At 11:00 Dr. Riggs called back. The warden apologized profusely, adding that in the future there would be no such limitations placed on the Rabbi's services without a few weeks notice.
The rest of the year passed quietly, until a new president was elected. The scheming warden now thought that the rabbi's "friends" had disappeared with the Carter administration. He called the rabbi into his office.
"Rabbi, your family will not be allowed inside the prison for Rosh Hashana services this year."
"In that case I will come alone."
The warden was thrown off guard.
On the eve of Rosh Hashana, the guard met Rabbi Lipszyc apologetically. "Rabbi, the special holiday foods that you're bringing have to stay outside.
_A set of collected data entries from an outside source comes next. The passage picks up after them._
File: src/logic/conv_config.svh
`ifndef CONV_CONFIG_SVH
`define CONV_CONFIG_SVH

// window and lane geometry
`define CONV_TAPS 9
`define CONV_LANES 4

// memory and counter widths
`define CONV_ADDR_W 16
`define CONV_DIM_W 6
`define CONV_CH_W 10

// nine 2-bit codebook indices per weight word
`define CONV_CODE_W 18

// output requantization
`define CONV_QSHIFT 5
`define CONV_QMAX 127

`endif

File: src/logic/conv_pkg.sv
`include "conv_config.svh"

package conv_pkg;

  typedef logic signed [7:0]  pixel_t;
  typedef logic signed [7:0]  weight_t;
  typedef logic signed [15:0] acc_t;
  typedef logic [31:0]        bias_t;

  typedef logic [`CONV_CODE_W/`CONV_TAPS-1:0] code_t;
  // one signed byte per code value
  typedef logic [(2**$bits(code_t))*$bits(weight_t)-1:0] codebook_t;

  typedef logic [`CONV_ADDR_W-1:0] addr_t;
  typedef logic [`CONV_DIM_W-1:0]  dim_t;
  typedef logic [`CONV_CH_W-1:0]   chan_t;

  typedef enum logic [2:0] {
    ph_idle,
    ph_load_bias,
    ph_load_weight,
    ph_fetch,
    ph_calc,
    ph_write,
    ph_done
  } phase_e;

endpackage

File: src/logic/conv_step_if.sv
`timescale 1ns/1ps

interface conv_step_if;
  import conv_pkg::*;

  phase_e     phase;
  logic [3:0] step;
  dim_t       x;
  dim_t       y;
  chan_t      cha;
  // base kernel of the current lane group
  chan_t      ker;
  logic       first_cha;
  logic       last_cha;
  dim_t       num_row;
  chan_t      num_channel;

  modport ctrl (output phase, step, x, y, cha, ker, first_cha, last_cha,
                       num_row, num_channel);

  modport unit (input phase, step, x, y, cha, ker, first_cha, last_cha,
                      num_row, num_channel);

endinterface

File: src/logic/kernel_store.sv
`timescale 1ns/1ps
`include "conv_config.svh"

module kernel_store (
  input  logic                    clk,
  input  logic                    rstn,
  input  logic                    start,
  input  conv_pkg::codebook_t     codebook,
  conv_step_if.unit               step_bus,
  output logic                    bias_cs,
  output logic                    weight_cs,
  output conv_pkg::addr_t         bias_addr,
  output conv_pkg::addr_t         weight_addr,
  input  conv_pkg::bias_t         bias_rdata,
  input  logic [`CONV_CODE_W-1:0] weight_rdata,
  output conv_pkg::weight_t       lane_weights [`CONV_LANES][`CONV_TAPS],
  output conv_pkg::acc_t          lane_bias [`CONV_LANES]
);
  import conv_pkg::*;

  codebook_t  book;
  logic       bias_req_q;
  logic       weight_req_q;
  logic [3:0] cap_idx;
  chan_t      kernel;

  function automatic weight_t decode(input code_t code, input codebook_t cb);
    return weight_t'(cb[code*$bits(weight_t) +: $bits(weight_t)]);
  endfunction

  // one request per lane at steps 0..3
  assign kernel    = step_bus.ker + chan_t'(step_bus.step);
  assign bias_cs   = (step_bus.phase == ph_load_bias) && (step_bus.step < 4'(`CONV_LANES));
  assign weight_cs = (step_bus.phase == ph_load_weight) && (step_bus.step < 4'(`CONV_LANES));

  assign bias_addr   = addr_t'(kernel);
  assign weight_addr = addr_t'(kernel) * addr_t'(step_bus.num_channel) + addr_t'(step_bus.cha);

  assign cap_idx = step_bus.step - 1'b1;

  always_ff @(posedge clk or negedge rstn) begin
    if (!rstn) begin
      book         <= '0;
      bias_req_q   <= 1'b0;
      weight_req_q <= 1'b0;
    end else begin
      bias_req_q   <= bias_cs;
      weight_req_q <= weight_cs;
      if (start && step_bus.phase == ph_idle) begin
        book <= codebook;
      end
    end
  end

  always_ff @(posedge clk) begin
    for (int l = 0; l < `CONV_LANES; l++) begin
      if (cap_idx == 4'(l)) begin
        if (bias_req_q) begin
          lane_bias[l] <= acc_t'(bias_rdata);
        end
        if (weight_req_q) begin
          for (int t = 0; t < `CONV_TAPS; t++) begin
            lane_weights[l][t] <= decode(weight_rdata[t*$bits(code_t) +: $bits(code_t)], book);
          end
        end
      end
    end
  end

endmodule

File: src/flat_wrapper.sv
// flat-port wrapper written by rule: the top's interface ports become plain ports
module kernel_store_flat import conv_pkg::*;
  (clk, rstn, start, codebook, bias_cs, weight_cs, bias_addr, weight_addr, bias_rdata, weight_rdata, lane_weights, lane_bias, step_bus_phase, step_bus_step, step_bus_x, step_bus_y, step_bus_cha, step_bus_ker, step_bus_first_cha, step_bus_last_cha, step_bus_num_row, step_bus_num_channel);
  conv_step_if step_bus_i ();
  input  logic clk;
  input  logic rstn;
  input  logic start;
  input  conv_pkg::codebook_t codebook;
  output logic bias_cs;
  output logic weight_cs;
  output conv_pkg::addr_t bias_addr;
  output conv_pkg::addr_t weight_addr;
  input  conv_pkg::bias_t bias_rdata;
  input  logic [`CONV_CODE_W-1:0] weight_rdata;
  output conv_pkg::weight_t lane_weights[`CONV_LANES][`CONV_TAPS];
  output conv_pkg::acc_t lane_bias[`CONV_LANES];
  input wire logic [$bits(step_bus_i.phase)-1:0] step_bus_phase;
  input wire logic [$bits(step_bus_i.step)-1:0] step_bus_step;
  input wire logic [$bits(step_bus_i.x)-1:0] step_bus_x;
  input wire logic [$bits(step_bus_i.y)-1:0] step_bus_y;
  input wire logic [$bits(step_bus_i.cha)-1:0] step_bus_cha;
  input wire logic [$bits(step_bus_i.ker)-1:0] step_bus_ker;
  input wire logic [$bits(step_bus_i.first_cha)-1:0] step_bus_first_cha;
  input wire logic [$bits(step_bus_i.last_cha)-1:0] step_bus_last_cha;
  input wire logic [$bits(step_bus_i.num_row)-1:0] step_bus_num_row;
  input wire logic [$bits(step_bus_i.num_channel)-1:0] step_bus_num_channel;
  assign step_bus_i.phase = step_bus_phase;
  assign step_bus_i.step = step_bus_step;
  assign step_bus_i.x = step_bus_x;
  assign step_bus_i.y = step_bus_y;
  assign step_bus_i.cha = step_bus_cha;
  assign step_bus_i.ker = step_bus_ker;
  assign step_bus_i.first_cha = step_bus_first_cha;
  assign step_bus_i.last_cha = step_bus_last_cha;
  assign step_bus_i.num_row = step_bus_num_row;
  assign step_bus_i.num_channel = step_bus_num_channel;
  kernel_store u_core (.clk(clk), .rstn(rstn), .start(start), .codebook(codebook), .step_bus(step_bus_i), .bias_cs(bias_cs), .weight_cs(weight_cs), .bias_addr(bias_addr), .weight_addr(weight_addr), .bias_rdata(bias_rdata), .weight_rdata(weight_rdata), .lane_weights(lane_weights), .lane_bias(lane_bias));
endmodule
File: config.mk
export PLATFORM = sky130hd
export DESIGN_NAME = kernel_store_flat
export DESIGN_NICKNAME = d
export VERILOG_FILES = /design/src/logic/conv_pkg.sv /design/src/logic/conv_step_if.sv /design/src/logic/kernel_store.sv /design/src/flat_wrapper.sv
export VERILOG_INCLUDE_DIRS = /design/src /design/src/logic
export SDC_FILE = /design/constraint.sdc
export NUM_CORES = 1
export LEC_CHECK = 0
export BUFFER_PORTS_ARGS = -buffer_cell sky130_fd_sc_hd__buf_2
export CELL_PAD_IN_SITES_DETAIL_PLACEMENT = 0
export CELL_PAD_IN_SITES_GLOBAL_PLACEMENT = 2
export CORE_MARGIN = 2
export CORE_UTILIZATION = 33
export DETAILED_ROUTE_END_ITERATION = 16
export PLACE_DENSITY = 0.76
export SLEW_MARGIN = 20
export SYNTH_ARGS = -nofsm -noshare
export SYNTH_HDL_FRONTEND = slang
export SYNTH_SLANG_ARGS = --single-unit
export TNS_END_PERCENT = 1
File: constraint.sdc
create_clock -name clk -period 9.51 [get_ports clk]
set_input_delay 1.902 -clock clk [delete_from_list [all_inputs] [get_ports clk]]
set_output_delay 1.902 -clock clk [all_outputs]
set_load 0.01 [all_outputs]
# == Word-level counts from Yosys, hierarchy flattened ==
# Cells that the tools add are included.
# totals
elab_cells,75
latch_bits,0
n_memories,0
input_bits,142
register_bits,386
output_inout_bits,386
mem_bits_ro,0
mem_bits_rw,0
# classes
reduce_logical,13
n_eq_ne,5
mux,0
n_lt_le_gt_ge,1
n_mul,1
div,0
addsub,3
shifts,9
bitwise_logic,0
# op_table
operator,n
$shiftx A32 B6 Y8,9
$add A16 B10 Y16,1
$mul A10 B10 Y16,1
$reduce_and A2 Y1,8
$add A10 B4 Y10,1
$eq A4 B2 Y1 const B,2
$eq A4 B1 Y1 const B,1
$logic_not A4 Y1,1
$lt A4 B3 Y1 const B,1
$sub A4 B1 Y4 const B,1
$eq A3 B1 Y1 const B,1
$eq A3 B2 Y1 const B,1
$logic_and A1 B1 Y1,3
$logic_not A3 Y1,1

# == Logic depth before layout (Yosys ltp) ==
# logic_depth
ltp_word,3
mapped_depth,26
depth_no_buf,25

# == Least setup slack after synthesis ==
# Ideal clock, no wire load.
# synth_timing
kind,input to output
start,input step_bus_ker[0]
end,output weight_addr[15]
n_path_buf,1
t_arrival_ns,7.580
slack_ns,0.028
required_ns,7.608
path_stages,25
path_cell_list,ha_1 -> inv_1 -> fa_1 -> nor2b_4 -> o31ai_1 -> xnor2_1 -> clkbuf_1 -> nand2_1 -> fa_1 -> inv_1 -> fa_1 -> inv_1 -> fa_1 -> inv_1 -> fa_1 -> inv_1 -> fa_1 -> inv_1 -> ha_1 -> nor3_1 -> nand2b_1 -> o2111ai_1 -> a21oi_1 -> a31oi_1 -> xnor3_1
# synth_via
elab_chain_cells,3
# synth_rtl
element,line_no,source
"start, declared",flat_wrapper.sv:22,input wire logic [$bits(step_bus_i.ker)-1:0] step_bus_ker;
$add A10 B4 Y10,kernel_store.sv:32,assign kernel = step_bus.ker + chan_t'(step_bus.step);
named net bias_addr[6],flat_wrapper.sv:11,output conv_pkg::addr_t bias_addr;
$mul A10 B10 Y16,kernel_store.sv:37,assign weight_addr = addr_t'(kernel) * addr_t'(step_bus.num_channel) + addr_t'(step_bus.cha);
$add A16 B10 Y16,kernel_store.sv:37,
"end, declared",flat_wrapper.sv:12,output conv_pkg::addr_t weight_addr;
# The timed path passes the listed nets, and every way through them passes these cells.

# == Worst setup path in the final report ==
# layout_timing
start,input step_bus_step[0]
end,output weight_addr[15]
# layout_via
elab_chain_cells,3
# layout_rtl
element,line_no,source
"start, declared",flat_wrapper.sv:18,input wire logic [$bits(step_bus_i.step)-1:0] step_bus_step;
$add A10 B4 Y10,kernel_store.sv:32,
$mul A10 B10 Y16,kernel_store.sv:37,
$add A16 B10 Y16,kernel_store.sv:37,
# Every way passes these cells.

==> reports/summary.txt <==
STA
----------------------------------------------------------------------------------
Fin crit share                                                              98.12%
Final count of pins violating max slew                                           0
Setup clock skew after layout                                           0.02556 ns
Slew at the pin with the worst max-slew slack                             1.053 ns
Count of endpoints failing setup in the final report                             0
Final-report hold violation count                                                0
Min Clock Period, post-route                                              9.331 ns
Worst setup margin                                                       0.1792 ns
Setup tns final                                                               0 ns
Final Hold Slack                                                         0.7063 ns
FMAX                                                                    0.1072 GHz
Remaining max-slew budget at the tightest pin                               29.79%

POWER AND IR DROP
----------------------------------------------------------------------------------
Internal power                                                            4.171 mW
Sequential group share of total power                                        32.6%
Relative contribution of combinational cells to total power                  43.3%
Leakage                                                                   8.969 nW
VDD IR max                                                               0.5256 mV
Pwr dens                                                              281.7 nW/µm²
Clk pwr share                                                                24.1%
Share of total power consumed by net switching                              33.68%
Total net switching power                                                 2.118 mW

SYNTH
----------------------------------------------------------------------------------
Biggest area contributors in the synthesized netlist                  sky130_fd_sc_hd__edfxtp_1 (62%), sky130_fd_sc_hd__mux4_2 (9.5%), sky130_fd_sc_hd__fa_1 (8.0%)
Post-synthesis cell type count                                                  51
Yosys top cell by area                                                sky130_fd_sc_hd__edfxtp_1
Synth Cell Area                                                          17100 µm²
Avg Inst Size Synth                                                      18.23 µm²
Sequential area share after synthesis                                       66.79%
Post-synthesis sequential element count                                        386
Instance count of the mapped netlist                                           938
Share of the synthesized area in the top cell type                          61.81%
Number of warnings reported in the yosys synthesis log                           0

CLOCK NETWORK
----------------------------------------------------------------------------------
TritonCTS Buffers                                                               41
CTS H-Tree Depth                                                                 2
Clock tree from TritonCTS                                                    built
Reg clk slew, reported paths                                               0.06 ns
Number of sinks driven by the clock tree                                       386
Worst-Skew Late Latency                                                    0.57 ns
Max clock buf depth                                                              3
Clock tree root driver cell                                           sky130_fd_sc_hd__clkbuf_16

HOLD PATH
----------------------------------------------------------------------------------
Worst Hold Depth                                                                 1
Path class of the lowest-slack min-delay path                           reg -> reg

CELLS AND AREA
----------------------------------------------------------------------------------
Most common cell after layout, fill and taps aside                    sky130_fd_sc_hd__buf_2
Layout Cell Area excl Fill                                               22330 µm²
Syn-to-layout area delta                                                    30.57%
Total Nets Final                                                              1753
Commonest cells after routing, fill and taps aside                    sky130_fd_sc_hd__buf_2 (484), sky130_fd_sc_hd__edfxtp_1 (352), sky130_fd_sc_hd__inv_1 (95)
Share of final-layout standard cells stronger than drive strength 1         50.29%

GLOBAL ROUTING
----------------------------------------------------------------------------------
Pin count of the biggest net entering global routing                            67
Wire length of the first global-routing pass                              71000 µm
Overflow left after global routing                                               0
Vias in the first global route                                               10460
Met2 track utilization from global routing                                  31.06%
Global routing met3 resource utilization                                    4.122%
Most heavily used metal layer in global routing                               met2
Met1 track utilization from global routing                                  23.28%
Total routing usage reported by global routing                              18.40%
Initial antenna violation count                                                 20

FLOORPLANNING
----------------------------------------------------------------------------------
Die width                                                                 231.6 µm
Die ar.                                                                  53650 µm²
Core Area                                                                51300 µm²
Number of cell rows                                                             83
Initial Util                                                                33.33%
Chip Height                                                               231.6 µm
IO Pins                                                                        528

ROUTE
----------------------------------------------------------------------------------
Drc violations                                                                   0
Pre-Repair DR Iteration Count                                                    5
Routed wirelength normalized by instance count                            22.67 µm
DR iter-0 viols                                                                637
Total number of vias                                                         10360
Final ANT Viol Nets                                                              0
Detail-routed via count per cell                                             4.662
Routed wire length                                                        50390 µm

WORST SETUP PATH
----------------------------------------------------------------------------------
Required time reported for the critical path endpoint                      7.61 ns
Critical path depth in cells                                                    25
Gate family responsible for the most delay along the worst path        adder cells
Crit path capture type                                                  output pin
Critical Path Start Type                                                input port
Critical Setup Path Class                                                in -> out
Highest net fanout along the worst path                                          4
Slowest cell on the critical path                                     sky130_fd_sc_hd__fa_1
Dominant cell type by count on the critical path                      sky130_fd_sc_hd__fa_1
CP Data Arrival Time                                                       7.43 ns
Combined buffer and inverter count along the critical path                       7
Slowest cell delay on critical path                                        0.53 ns
Worst Reg2Reg Path Length in Cells                                               3

RUN STATUS
----------------------------------------------------------------------------------
Result of the run                                                     finished clean

PLACED DESIGN
----------------------------------------------------------------------------------
Final GP Congestion                                                         0.7799
DP HPWL                                                                   37130 µm
Setup Slack @ Placement                                                 -0.5635 ns
Number of I/O port buffers                                                     485
Area post-placement                                                      20690 µm²

RUN
----------------------------------------------------------------------------------
Count of maximum capacitance violations                                          0

[worst paths after layout]
path | from | to | slack [ns]
min in group asynchronous | rstn | u_core.book[8] | 1.48
setup reg to reg | u_core.weight_req_q | u_core.lane_weights[96] | 7.09
max in group asynchronous | rstn | u_core.book[17] | 7.42
setup / recovery | step_bus_step[0] | weight_addr[15] | 0.18
hold / removal | u_core.book[23] | u_core.book[23] | 0.71
hold reg to reg | u_core.book[23] | u_core.book[23] | 0.71
[synthesized netlist by cell type (all sizes together)]
cell / instances
o2111ai: 1
nand4: 2
or3: 2
xnor3: 1
o21a: 2
nor3b: 2
nand2: 49
xnor2: 18
dfrtp: 34
buf: 18
a21oi: 8
xor2: 7
clkbuf: 20
o211a: 1
a211oi: 1
or2: 1
inv: 100
a31oi: 1
nor2: 12
nor2b: 8
a21o: 3
o22ai: 1
o21ai: 8
a21boi: 2
o31ai: 2
and4: 1
ha: 45
fa: 68
conb: 1
nor4b: 2
edfxtp: 352
and3: 1
mux4: 72
nor3: 2
o211ai: 1
nand2b: 4
and2: 51
nand3: 1
o21bai: 1
mux2: 32
[cell type report]
class	instances	area, µm²
Antenna cell	14	35.03
Clock buffer	52	1077
Clock inverter	22	209.0
Fill cell	4651	28970
Inverter	100	375.4
Multi-Input combinational cell	419	5438
Sequential cell	386	11420
Tap cell	680	850.8
Timing Repair Buffer	550	2922
[registers in the layout (all words and copies together), names as in the netlist]
register / cells
u_core.bias_req_q: 1
u_core.weight_req_q: 1
u_core.lane_bias: 64
u_core.lane_weights: 288
u_core.book: 32
[worst reg2reg max path: cells and delay by family, from the launching register on]
family / cells / cell delay [ns]
and+or+nand+nor: 2 / 0.77
buffers and inverters: 1 / 0.77
DFF: 1 / 0.35
[per-layer routing]
| metal | part of all wire [%] | up-vias | wire length, µm |
|---|---|---|---|
| met5 | 0.15 | - | 77 |
| met1 | 39 | 5280 | 19820 |
| met4 | 2.8 | 12 | 1396 |
| li1 | - | 4569 | - |
| met2 | 51 | 413 | 25610 |
| met3 | 6.9 | 89 | 3483 |
[cells by family (layout without fill, tap and decap cells)]
group                      count (synthesis)  in the layout  synth area share [%]
xor gates and xnor gates                  26             26                 1.610
adders and majority gates                113            113                 11.25
AOI/OAI and AO/OA                         32             32                 1.266
muxes                                    104            104                 11.59
DFF                                      386            386                 66.79
other                                      1             20               0.02193
buffers and inverters                    138            724                 3.183
and+or+nand+nor                          138            138                 4.288
[what timing repair did]
item / 4_1_cts / 5_1_grt
pin swaps: 11 / 31
hold buffers: 0 / 0
setup buffers: 2 / 7
resized for setup: 12 / 34
setup endpoints to repair: 5 / 7
[power groups by stage]
stage	Clock (mW)	Combinational, mW	Sequential [mW]
global placement	0	2.50	2.08
floorplan	0	1.54	2.06
detailed placement	0	2.51	2.08
finish	1.51	2.73	2.05
global route	1.61	3.05	2.06
CTS	1.55	2.62	2.05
I have orders from the warden."
"Where is he?!" Lipsycz demanded.
"He's gone for the day. The assistant warden is in charge and he's at the other side of the camp."
"Call him immediately! And pass me that phone, please." The guard saluted and dashed from the room. Rabbi Lipsycz called Mrs. Von Hague and quickly explained the problem, adding that the holiday was to begin in 25 minutes.
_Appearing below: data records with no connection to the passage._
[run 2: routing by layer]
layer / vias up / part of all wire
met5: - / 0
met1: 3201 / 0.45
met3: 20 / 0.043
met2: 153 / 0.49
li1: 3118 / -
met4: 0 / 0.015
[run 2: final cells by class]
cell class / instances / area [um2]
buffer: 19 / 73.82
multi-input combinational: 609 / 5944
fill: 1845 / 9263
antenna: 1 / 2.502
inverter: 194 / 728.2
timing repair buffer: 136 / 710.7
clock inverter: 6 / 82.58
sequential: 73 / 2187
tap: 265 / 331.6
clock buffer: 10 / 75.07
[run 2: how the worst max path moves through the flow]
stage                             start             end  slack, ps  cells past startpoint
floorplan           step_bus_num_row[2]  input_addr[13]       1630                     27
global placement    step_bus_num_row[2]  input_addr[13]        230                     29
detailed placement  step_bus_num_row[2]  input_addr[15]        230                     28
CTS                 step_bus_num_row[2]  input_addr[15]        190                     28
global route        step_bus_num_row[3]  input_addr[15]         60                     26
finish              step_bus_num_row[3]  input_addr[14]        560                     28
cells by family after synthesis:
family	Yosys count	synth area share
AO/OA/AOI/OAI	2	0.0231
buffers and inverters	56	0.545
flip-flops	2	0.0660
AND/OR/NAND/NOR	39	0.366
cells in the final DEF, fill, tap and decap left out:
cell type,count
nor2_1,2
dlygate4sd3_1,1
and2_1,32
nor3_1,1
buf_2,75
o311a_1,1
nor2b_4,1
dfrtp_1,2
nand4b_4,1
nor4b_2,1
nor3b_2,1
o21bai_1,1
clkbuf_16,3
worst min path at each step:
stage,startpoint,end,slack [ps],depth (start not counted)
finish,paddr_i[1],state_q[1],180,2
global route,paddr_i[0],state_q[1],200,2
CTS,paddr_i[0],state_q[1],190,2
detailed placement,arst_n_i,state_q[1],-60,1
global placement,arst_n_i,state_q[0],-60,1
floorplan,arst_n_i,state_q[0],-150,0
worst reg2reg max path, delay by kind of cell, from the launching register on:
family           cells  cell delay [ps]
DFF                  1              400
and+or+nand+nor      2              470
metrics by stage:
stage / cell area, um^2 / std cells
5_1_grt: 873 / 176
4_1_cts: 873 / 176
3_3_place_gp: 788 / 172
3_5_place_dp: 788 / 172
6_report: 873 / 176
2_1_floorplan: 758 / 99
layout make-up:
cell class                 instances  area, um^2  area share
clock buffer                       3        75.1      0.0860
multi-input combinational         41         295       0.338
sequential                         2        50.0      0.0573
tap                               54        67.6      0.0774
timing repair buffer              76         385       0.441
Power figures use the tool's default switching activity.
===== src/logic/mem_pkg.sv =====
package mem_pkg;

	// byte address into the 1 MiB memory
	localparam int ADDR_W = 20;

	// one storage line and the word carried by the core and APB write paths
	localparam int LINE_W = 128;
	localparam int WORD_W = 32;

	// lines are addressed by bits 19 to 4 of the byte address
	localparam int INDEX_W = 16;

	// bytes per line, one write enable each
	localparam int LANES = LINE_W / 8;

	typedef logic [ADDR_W-1:0] addr_t;

	typedef logic [INDEX_W-1:0] index_t;

	typedef logic [LINE_W-1:0] line_t;

	typedef logic [WORD_W-1:0] word_t;

	// bit n enables byte n of a line, byte 0 being bits 7 to 0
	typedef logic [LANES-1:0] byte_en_t;

endpackage


===== src/logic/line_bus_if.sv =====
`timescale 1ns/1ps

interface line_bus_if
	import mem_pkg::*;
();

	// read request and the line it returns one cycle later
	logic rd_req;
	addr_t rd_addr;
	logic rd_ready;
	line_t rd_data;
	addr_t rd_addr_echo;

	// word or byte write, applied at the edge it is sampled
	logic wr_en;
	logic wr_byte;
	addr_t wr_addr;
	word_t wr_data;

	modport requester (
		output rd_req, rd_addr, wr_en, wr_byte, wr_addr, wr_data,
		input rd_ready, rd_data, rd_addr_echo
	);

	modport memory (
		input rd_req, rd_addr, wr_en, wr_byte, wr_addr, wr_data,
		output rd_ready, rd_data, rd_addr_echo
	);

endinterface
"Rabbi, don't worry. I'll call you right back."
Rabbi Lipsycz glanced out the window to see the assistant warden walking towards the office. The rabbi began, "I am holding you responsible for the damage you are causing!"
The assistant was taken surprised by his fiery demeanor and backed off. "I'll let you. But tomorrow, you'll have to deal with him!"
The phone rang. "Rabbi, this is John Von Hague. Everything has been dealt with successfully. A very happy holiday to you!"
The night's celebration passed without further incident, and an exhausted Rabbi Lipsycz retired to his hotel room in the army base located nearby. At 7:00 a.m. he began the trek back to the prison.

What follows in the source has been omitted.